None of the new distortions that the Senate health care bill will layer onto the already-distorted tax code have received the attention they deserve, but in particular its effects on marginal tax rates could use scrutiny. Incredibly, for those with lower incomes, ObamaCare will impose a penalty as high as 34 percent on . . . work, says the Wall Street Journal.

Central to Max Baucus's plan -- assuming the public option stays dead -- is an insurance "exchange," through which individuals and families could choose from a menu of standardized policies offered at heavily subsidized rates, provided that their employers do not offer coverage. The subsidies are distributed on a sliding scale based on income, and according to the Congressional Budget Office (CBO) 23 million people will participate a decade from now, at a cost to taxpayers of some $461 billion.

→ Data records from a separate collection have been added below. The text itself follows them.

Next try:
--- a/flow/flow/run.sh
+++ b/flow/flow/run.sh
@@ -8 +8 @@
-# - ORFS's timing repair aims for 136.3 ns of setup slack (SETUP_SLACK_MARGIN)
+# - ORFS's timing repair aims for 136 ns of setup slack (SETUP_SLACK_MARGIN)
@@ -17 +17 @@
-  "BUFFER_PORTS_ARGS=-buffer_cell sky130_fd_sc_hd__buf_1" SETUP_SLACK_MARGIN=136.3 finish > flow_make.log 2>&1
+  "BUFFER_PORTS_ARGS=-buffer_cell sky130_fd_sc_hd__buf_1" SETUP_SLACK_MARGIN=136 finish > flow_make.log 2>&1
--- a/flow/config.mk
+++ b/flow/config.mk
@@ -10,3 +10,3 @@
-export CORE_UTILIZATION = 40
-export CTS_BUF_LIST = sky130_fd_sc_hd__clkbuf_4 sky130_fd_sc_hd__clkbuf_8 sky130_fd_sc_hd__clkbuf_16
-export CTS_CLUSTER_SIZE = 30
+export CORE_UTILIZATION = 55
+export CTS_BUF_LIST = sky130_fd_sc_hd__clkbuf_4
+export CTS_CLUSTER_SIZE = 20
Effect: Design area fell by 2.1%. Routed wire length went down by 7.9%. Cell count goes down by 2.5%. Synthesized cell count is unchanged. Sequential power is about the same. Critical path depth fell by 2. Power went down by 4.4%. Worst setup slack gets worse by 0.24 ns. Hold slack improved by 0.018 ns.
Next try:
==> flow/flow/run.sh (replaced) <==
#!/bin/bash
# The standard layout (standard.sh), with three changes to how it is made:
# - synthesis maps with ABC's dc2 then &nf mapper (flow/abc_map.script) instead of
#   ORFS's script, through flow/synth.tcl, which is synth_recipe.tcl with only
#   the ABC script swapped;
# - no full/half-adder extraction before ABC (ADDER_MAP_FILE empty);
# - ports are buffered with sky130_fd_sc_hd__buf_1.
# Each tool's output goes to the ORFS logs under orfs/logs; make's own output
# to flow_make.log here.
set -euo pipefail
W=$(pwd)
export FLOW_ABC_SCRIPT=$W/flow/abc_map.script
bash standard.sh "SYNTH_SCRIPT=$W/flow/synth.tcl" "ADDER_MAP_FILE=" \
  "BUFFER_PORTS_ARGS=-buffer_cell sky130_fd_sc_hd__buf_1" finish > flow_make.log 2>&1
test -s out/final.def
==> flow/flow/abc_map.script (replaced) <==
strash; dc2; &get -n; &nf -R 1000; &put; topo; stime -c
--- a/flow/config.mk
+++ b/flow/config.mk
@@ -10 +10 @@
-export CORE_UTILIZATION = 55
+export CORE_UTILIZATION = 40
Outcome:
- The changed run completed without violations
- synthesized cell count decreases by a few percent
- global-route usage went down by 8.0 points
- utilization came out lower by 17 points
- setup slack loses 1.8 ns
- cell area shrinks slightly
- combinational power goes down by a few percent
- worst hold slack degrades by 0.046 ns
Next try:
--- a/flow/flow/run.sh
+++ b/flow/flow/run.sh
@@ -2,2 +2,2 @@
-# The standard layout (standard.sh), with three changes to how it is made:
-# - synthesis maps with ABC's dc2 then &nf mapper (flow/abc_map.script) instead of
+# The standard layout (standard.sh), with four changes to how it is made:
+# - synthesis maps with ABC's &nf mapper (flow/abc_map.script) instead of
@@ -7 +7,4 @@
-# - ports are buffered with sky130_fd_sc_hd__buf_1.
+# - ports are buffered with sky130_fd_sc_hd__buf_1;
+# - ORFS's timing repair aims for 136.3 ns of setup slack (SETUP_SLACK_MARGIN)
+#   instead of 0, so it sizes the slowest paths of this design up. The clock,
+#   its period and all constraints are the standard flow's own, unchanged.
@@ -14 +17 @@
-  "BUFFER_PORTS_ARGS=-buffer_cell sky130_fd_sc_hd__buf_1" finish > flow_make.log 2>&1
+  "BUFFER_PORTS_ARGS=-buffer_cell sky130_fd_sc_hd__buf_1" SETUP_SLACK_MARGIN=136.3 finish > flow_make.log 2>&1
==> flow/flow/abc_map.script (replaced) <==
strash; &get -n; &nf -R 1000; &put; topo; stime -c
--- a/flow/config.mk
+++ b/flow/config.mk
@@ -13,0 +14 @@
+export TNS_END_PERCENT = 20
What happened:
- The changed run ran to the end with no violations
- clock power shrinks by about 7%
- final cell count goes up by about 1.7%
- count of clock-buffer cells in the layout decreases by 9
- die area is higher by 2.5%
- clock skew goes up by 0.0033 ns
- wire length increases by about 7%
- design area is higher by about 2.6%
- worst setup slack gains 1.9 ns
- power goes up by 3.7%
This is an optimization exercise on Yosys and OpenROAD, whose aim is small area, a short achievable clock period and few clock cycles per item, not a production implementation.
In this exercise RTL edits were held to simulation tests only and were not proved equivalent to the original.

==> flow/design.v (excerpt) <==
module cefu (
    input             clk,
    input             rst,
    input             in_valid,
    output            in_ready,
    input      [1:0]  in_op,
    input      [15:0] in_a,
    input      [15:0] in_b,
    output reg        out_valid,
    output reg [15:0] out_res,
    output reg [15:0] out_res2,
    output            out_z,
    output            out_n,
    output reg        out_v
);
Size in the first run: about 2700 cells after synthesis, roughly 130 flip-flops.
==> module cefu, before the edit <==
module cefu (
    input             clk,
    input             rst,
    input             in_valid,
    output            in_ready,
    input      [1:0]  in_op,
    input      [15:0] in_a,
    input      [15:0] in_b,
    output reg        out_valid,
    output reg [15:0] out_res,
    output reg [15:0] out_res2,
    output            out_z,
    output            out_n,
    output reg        out_v
);
    localparam K   = 3;                 
    localparam NCD = (15 + K - 1) / K;        
    localparam XD  = NCD * K - 15;            
    localparam NCS = (12 + K - 1) / K;        
    localparam QW  = 15 + XD;                 
    localparam NL  = K - XD;                  
    function [15:0] lookup(input [13:0] r, input m, input n);
        reg [7:0] i;
        reg [7:0] f;
        begin
            i = m ? ~r[13:6] : r[13:6];
            f = m ? 8'd64 - {2'b00, r[5:0]} : {2'b00, r[5:0]};
            lookup = {i, n ? 8'd0 - f : f};
        end
    endfunction
    reg          busy;
    reg          sc;      
    reg          sq;      
    reg          early;   
    reg          e_zero;  
    reg          e_v;     
    reg [2:0]    cnt;
    reg [18:0]   t_r;     
    reg [16:0]   d_r;     
    reg [QW-1:0] q_r;     
    reg          neg;     
    reg          neg2;    
    reg [22:0]   e_r;     
    reg [7:0]    fs_r;    
    reg          ns_r;    
    reg          s_fin;   
    wire signed [8:0]  dsg = {1'b0, e_r[7:0]};
    wire signed [7:0]  fs  = fs_r;
    wire signed [16:0] dfs = dsg * fs;
    wire signed [21:0] qsg = {ns_r, e_r[22:8] ^ {15{ns_r}}, 6'd0};
    wire signed [21:0] acc = qsg + dfs + (ns_r ? 22'sd95 : 22'sd32);
    wire [15:0] s_now = acc[21:6];
    wire [7:0]  fs2   = ((neg == neg2) ? 8'd0 - d_r[7:0] : d_r[7:0]) + (neg2 ? 8'hC0 : 8'h40);
    reg [18:0]   t_s [0:K];
    reg [14:0]   rt_s [0:K];    
    reg [QW-1:0] q_s [0:K];
    reg [16:0]   d;
    reg [19:0]   df;
    reg [16:0]   r;
    reg          ge;
    integer      k;
    always @* begin
        t_s[0]  = t_r;
        rt_s[0] = d_r[16:2];
        q_s[0]  = q_r;
        for (k = 0; k < K; k = k + 1) begin
            d  = (k == 0 || !sq) ? d_r : {rt_s[k], 2'b01};
            df = {1'b0, t_s[k]} - {3'b000, d};
            ge = !df[19];
            r  = ge ? df[16:0] : t_s[k][16:0];
            rt_s[k+1] = {rt_s[k][13:0], ge};
            if (sq) begin
                t_s[k+1] = {r, q_s[k][QW-1:QW-2]};
                q_s[k+1] = {q_s[k][QW-3:0], 2'b00};
            end else begin
                t_s[k+1] = {2'b00, r[15:0], 1'b0};
                q_s[k+1] = {q_s[k][QW-2:0], ge};
            end
        end
    end
    wire lastc = sc || (early ? !s_fin : cnt == (sq ? NCS - 1 : NCD - 1));
    assign in_ready = !busy || (lastc && !(sc && in_op == 2'd0));
    wire accept = in_valid && in_ready;
    assign out_n = out_res[15];
    assign out_z = (out_res == 16'd0);
    wire [15:0] abs_a  = in_a[15] ? 16'd0 - in_a : in_a;
    wire [15:0] abs_b  = in_b[15] ? 16'd0 - in_b : in_b;
    wire        i_neg  = in_a[15] ^ in_b[15];
    wire        i_bz   = (in_b == 16'd0);
    wire        i_div  = (in_op == 2'd1);
    wire        i_sqrt = in_op[1];
    wire        i_sc   = !i_div && !i_sqrt;
    wire [15:0] i_lk   = lookup(in_a[13:0], !in_a[14], in_a[15] ^ in_a[14]);
    wire [14:0] qv = q_s[K][QW-1:XD];
    wire [15:0] qres;
    generate
        if (XD == 0) begin : g_spec
            wire [15:0] x0 = {1'b0, q_s[K-1][13:0], 1'b0};
            wire [15:0] x1 = {1'b0, q_s[K-1][13:0], 1'b1};
            wire [15:0] r0 = neg ? 16'd0 - x0 : x0;
            wire [15:0] r1 = neg ? 16'd0 - x1 : x1;
            assign qres = q_s[K][0] ? r1 : r0;
        end else begin : g_direct
            assign qres = neg ? 16'd0 - {1'b0, qv} : {1'b0, qv};
        end
    endgenerate
    reg  [5:0] s0_t;
    reg  [4:0] s0_d;
    reg  [3:0] s0_r;
    reg  [2:0] s0_q;
    integer    j;
    always @* begin
        s0_r = 4'd0;
        s0_q = 3'd0;
        for (j = 0; j < 3; j = j + 1) begin
            s0_t = {s0_r, in_a[14-2*j], in_a[13-2*j]};
            s0_d = {s0_q, 2'b01};
            if (s0_t >= {1'b0, s0_d}) begin
                s0_r = s0_t - {1'b0, s0_d};
                s0_q = {s0_q[1:0], 1'b1};
            end else begin
                s0_r = s0_t[3:0];
                s0_q = {s0_q[1:0], 1'b0};
            end
        end
    end
    wire        sc_cyc = busy && sc;
    wire [22:0] rom_e;
    romq_gen u_rom (.i(sc_cyc ? ~d_r[15:8] : i_lk[15:8]), .e(rom_e));
    always @(posedge clk) begin
        out_v    <= !s_fin && early && e_v;
        if (busy && sc)
            out_res2 <= s_now;
        else if (busy && lastc)
            out_res2 <= 16'd0;
        if (s_fin)
            out_res <= s_now;
        else if (early)
            out_res <= e_zero ? 16'h0000 : neg ? 16'h8000 : 16'h7FFF;
        else if (sq)
            out_res <= {1'b0, rt_s[K]};
        else
            out_res <= qres;
        cnt <= cnt + 3'd1;
        q_r <= q_s[K];
        e_r  <= rom_e;
        fs_r <= sc_cyc ? fs2  : i_lk[7:0];
        ns_r <= sc_cyc ? neg2 : in_a[15] ^ in_a[14];
        if (!sc) begin
            t_r <= t_s[K];
            d_r <= sq ? {rt_s[K], 2'b01} : d_r;
        end
        if (accept) begin
            sc     <= i_sc;
            sq     <= i_sqrt;
            early  <= i_div ? (abs_a >= abs_b) : (i_sqrt && in_a[15]);
            e_zero <= !i_div || (i_bz && in_a == 16'd0);
            e_v    <= !i_div || i_bz || !(i_neg && abs_a == abs_b);
            cnt    <= 3'd0;
            q_r    <= {in_a[6:0], {(QW-7){1'b0}}};
            neg    <= i_sc ? in_a[15] ^ in_a[14] : i_neg;
            neg2   <= in_a[15];
            t_r    <= i_div ? {2'b00, abs_a, 1'b0} : {13'd0, s0_r, in_a[8:7]};
            d_r    <= i_div ? {1'b0, abs_b} : i_sqrt ? {12'd0, s0_q, 2'b01} : {1'b0, i_lk};
        end
        if (rst) begin
            busy      <= 1'b0;
            out_valid <= 1'b0;
            s_fin     <= 1'b0;
        end else begin
            s_fin     <= busy && sc;
            out_valid <= s_fin || (busy && lastc && !sc);
            if (accept)
                busy <= 1'b1;
            else if (lastc)
                busy <= 1'b0;
        end
    end
endmodule
This design comes from an exercise in tuning for small area and a short achievable clock period on the open sky130 flow, not from production work.
The RTL was checked by simulation tests, not by an equivalence proof against the original design.
Power and IR drop assume default switching activity.

// rs108_line_dec
module rs108_line_dec (
    input  wire         clk,
    input  wire         rst,
    input  wire         in_valid,
    input  wire [319:0] in_data,
    input  wire         in_mark_en,
    input  wire [3:0]   in_mark_dev,
    input  wire         in_retry_en,
    input  wire         in_reread,
    output reg          out_valid,
    output reg          out_last,
    output reg  [255:0] out_data,
    output reg  [2:0]   out_kind,
    output reg  [3:0]   out_dev,
    output reg  [3:0]   out_beat
);
export LEC_CHECK = 0
export CAP_MARGIN = 20
export CORE_MARGIN = 2
export CORE_UTILIZATION = 70
export CTS_CLUSTER_SIZE = 30
export SLEW_MARGIN = 20
create_clock -name core_clock -period 16.5 [get_ports {clk}]
standard.sh (not shown) runs the stock make flow with config.mk's settings and CLKGATE_MAP_FILE= SYNTH_SCRIPT=/design/flow/synth_recipe.tcl, a recipe that flattens the netlist after the stock synthesis.
==> flow/flow/run.sh <==
#!/bin/bash
set -euo pipefail
bash standard.sh "BUFFER_PORTS_ARGS=-buffer_cell sky130_fd_sc_hd__buf_1" \
  "SETUP_SLACK_MARGIN=10.5" finish > make.log 2>&1
The first run produced a clean layout.
Edit:
==> flow/flow/run.sh (replaced) <==
#!/bin/bash
set -euo pipefail
bash standard.sh "BUFFER_PORTS_ARGS=-buffer_cell sky130_fd_sc_hd__buf_2" \
  "SETUP_SLACK_MARGIN=11.5" finish > make.log 2>&1
CORE_UTILIZATION = 60   (was 70)
CTS_CLUSTER_SIZE = default   (was 30)
Outcome: With this change the flow aborted during 5_1_grt; synthesized area does not change; synthesized cell count is unchanged.
Edit:
==> flow/flow/run.sh (replaced) <==
#!/bin/bash
set -euo pipefail
bash standard.sh "BUFFER_PORTS_ARGS=-buffer_cell sky130_fd_sc_hd__buf_1" \
  "SETUP_SLACK_MARGIN=10.5" finish > make.log 2>&1
CORE_UTILIZATION = 70   (was 60)
Result:
- The new run produced a clean layout
- area after synthesis stays the same
- synthesized cell count stays the same
Edit:
==> flow/flow/run.sh (replaced) <==
#!/bin/bash
# Layout flow: the standard ORFS flow (standard.sh), with every input and
# output port buffered by a sky130_fd_sc_hd__buf_2 instead of the default
# port buffer cell. make's full output goes to make.log here; ORFS keeps each
# step's log under orfs/logs/.
set -euo pipefail
bash standard.sh "BUFFER_PORTS_ARGS=-buffer_cell sky130_fd_sc_hd__buf_2" finish > make.log 2>&1
CORE_UTILIZATION = 60   (was 70)
Clock skew came out lower by 0.0058 ns.
Setup slack is worse by 0.41 ns.
Power went down by 3.6%.
Die area climbs by 16%.
Critical path depth does not change.
Fmax fell by 6.3%.

---

Setup of run A:
Starting RTL as in the previous note.
export LEC_CHECK = 0
export CAP_MARGIN = 20
export CORE_MARGIN = 2
export CORE_UTILIZATION = 60
export SLEW_MARGIN = 20
create_clock -name core_clock -period 16.5 [get_ports {clk}]
==> flow/flow/run.sh <==
#!/bin/bash
set -euo pipefail
bash standard.sh "BUFFER_PORTS_ARGS=-buffer_cell sky130_fd_sc_hd__buf_2" \
  "SETUP_SLACK_MARGIN=10.5" finish > make.log 2>&1
Run A completed every stage of the flow, and the final layout passed the timing, DRC and antenna checks.
Changes in run B relative to run A:
Settings: changing CORE_UTILIZATION from 60 to 70.
Notes after the runs:
Changes observed in run B relative to run A: switching component of the power now larger; largest incremental delay on the critical path now larger; initial core utilization now larger; utilization now larger. Lower fraction of layout cells with a size suffix above 1 was reported by run A, not run B. Relative to run A, run B degrades cell area. Between run A and run B, the worst setup slack is higher for run B. The instance count after placement with tap cells included in run B sits 78 below the value recorded for run A. Diff run A -> run B | overall die area | down by more than 10%. Compared with run A, run B shows maximum frequency that has gone up slightly.
--- input diff run B..run C ---
Settings: CTS_BUF_LIST now sky130_fd_sc_hd__clkbuf_8, previously not set.
==> flow/flow/run.sh <==
#!/bin/bash
set -euo pipefail
bash standard.sh "BUFFER_PORTS_ARGS=-buffer_cell sky130_fd_sc_hd__buf_1" \
  "SETUP_SLACK_MARGIN=10.5" finish > make.log 2>&1
On simple-gate share of the synthesized area, run B and run C are basically level. On setup slack, run B and run C are neck and neck. Run C vs run B — final standard cell area without fillers dropped about 3%. Re initial antenna violation count: run C is 7 down on run B. In the reports for run B and run C, the larger part of the power in the clock network belongs to run B. Relative to run B, fraction of power consumed by sequential logic has increased by 0.9 points in run C. Looking at signal arrival time at the worst endpoint, run C sits above run B.

---

== run 1 ==
rs108_line_dec again, from the RTL that the note above started with.
Settings: LEC_CHECK=0, CAP_MARGIN=20, CORE_MARGIN=2, CORE_UTILIZATION=60, SLEW_MARGIN=20; clock period 16.5 ns.
==> flow/flow/run.sh <==
#!/bin/bash
set -euo pipefail
bash standard.sh "BUFFER_PORTS_ARGS=-buffer_cell sky130_fd_sc_hd__buf_1" \
  "SETUP_SLACK_MARGIN=10.5" finish > make.log 2>&1
Edits applied to the flow inputs when going from run 1 to run 2:
==> flow/flow/run.sh <==
#!/bin/bash
set -euo pipefail
bash standard.sh "BUFFER_PORTS_ARGS=-buffer_cell sky130_fd_sc_hd__buf_1" \
  "SETUP_SLACK_MARGIN=10.8" finish > make.log 2>&1
--- outcome ---
- Number of cells on the critical path: run 1 and run 2 compared, higher one is run 1
- Of run 1 and run 2, run 2 shows the higher net switching power, with run 1 below it.
- Compared to run 1, run 2 leaves less free space in the core.
- Looking at area added between synthesis and finish across run 1 and run 2, the one that comes out higher is run 2.
- Run 2: met2 layer wire length in the routed design higher than run 1
## Diff of input files: run 3 against run 2
Settings: swapping 60 for 70 in CORE_UTILIZATION.
==> flow/flow/run.sh <==
#!/bin/bash
set -euo pipefail
bash standard.sh "BUFFER_PORTS_ARGS=-buffer_cell sky130_fd_sc_hd__buf_1" \
  "SETUP_SLACK_MARGIN=10.6" finish > make.log 2>&1
### Flow results
Delta (run 3 minus run 2): least setup slack across all paths after layout fell by 38 ps, worst slew margin relative to its limit rose by 9.2 points, detailed-route wire length per cell rose by about 11%, count of buffering cells on the critical path with inverters included rose by 1, proportion of power drawn by the clock network rose by 1.1 points.
Area growth from synthesis to layout, run 3 and run 2: larger value in run 2
Run 3 vs run 2 — horizontal die dimension dropped by a little under 10%
Non-clock buffer count (lower): run 3
Taking run 2 as the reference point, the portion of total power attributed to combinational logic of run 3 falls by 1.5 points.
Combinational-cell power consumption down about 4.3% in run 3 wrt run 2
Against run 2, first-iteration DRC count in run 3 came out worse.
For run 3, the worst setup path endpoint was out_dev[3], unlike run 2, where it was out_dev[0].
--- input diff run 3..run 4 ---
==> flow/flow/run.sh <==
#!/bin/bash
set -euo pipefail
bash standard.sh "BUFFER_PORTS_ARGS=-buffer_cell sky130_fd_sc_hd__buf_1" \
  "SETUP_SLACK_MARGIN=10.4" finish > make.log 2>&1
## What came out
- Taking run 3 as the reference, in run 4 power saw a decrease; CTS buffer count saw an increase.
- Run 4 — final-layout worst hold slack 12 ps lower, run 3 as reference
- Of run 3 and run 4, the lower combinational share of power belongs to run 4.
- End point of the critical path = out_dev[3]: run 3; end point of the critical path = out_dev[1]: run 4
- Worst setup slack before clock tree synthesis delta for run 4 relative to run 3: 61 ps lower

afterwards: timing with drivers on the ports:
The results above use ideal ports. As a check the final layouts listed here were re-extracted and re-timed, cells and wires unchanged. Step 1: set_driving_cell puts a clkbuf_16 on clk and a buf_2 on each other input, an assumption about the parent block. Step 2 also shifts input and output timing later by t, the mid clock arrival at the registers, as if the neighbouring blocks saw the same clock. Three values: ideal, step 1, step 2; two values: the first two.
run	t (ns)	slack for setup (ns)	worst register clock-pin slew, ns
the first run of note 1	0.626	10.416 / 10.357 / 9.958	0.06 / 0.06
the third run of note 1	0.626	10.416 / 10.357 / 9.958	0.06 / 0.06
the fourth run of note 1	0.629	10.007 / 9.949 / 9.630	0.07 / 0.07
run A	0.627	10.392 / 10.333 / 9.937	0.06 / 0.06
run B	0.625	10.455 / 10.396 / 9.920	0.07 / 0.07
run C	0.678	10.456 / 10.413 / 9.811	0.07 / 0.07
run 1	0.625	10.421 / 10.362 / 10.020	0.06 / 0.06
run 2	0.627	10.554 / 10.496 / 10.243	0.06 / 0.06
run 3	0.630	10.517 / 10.463 / 9.965	0.07 / 0.07
run 4	0.625	10.326 / 10.268 / 9.884	0.06 / 0.06
After both steps every run listed still meets setup and hold. For run C, which loses most, drivers alone change the setup slack by -0.043 ns; drivers and shift together by -0.645 ns.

Think about a family of four earning $42,000 in 2016, which is between 150 percent and 200 percent of the federal poverty level:

  • CBO says a mid-level "silver" plan will cost about $14,700 in premiums, of which the family will pay $2,600 -- since the government would pay the other $12,100. If the family breadwinner (or breadwinners, because the subsidies are based on combined gross income) then gets a raise or works overtime and wages rise to $54,000, the subsidy drops to $9,900.
  • That amounts to an implicit 34 percent tax on each additional dollar of income.

Or consider a single worker earning $20,600 and buying an individual "silver" policy with a premium at $5,000:

  • Again according to CBO, if his income rises to $26,500, his subsidy plummets to $2,700 from $4,400 (including a cost-sharing subsidy that goes away).
  • This is a 29 percent marginal tax; moving to other income levels yields increases in the neighborhood of 20 percent to 23 percent for both individuals and families.
  • Jim Capretta, a fellow at the Ethics and Public Policy Center, calculates that when combined with other policies like the Earned Income Tax Credit that also phase out, the effective marginal rate would rise to nearly 70 percent at twice the poverty level.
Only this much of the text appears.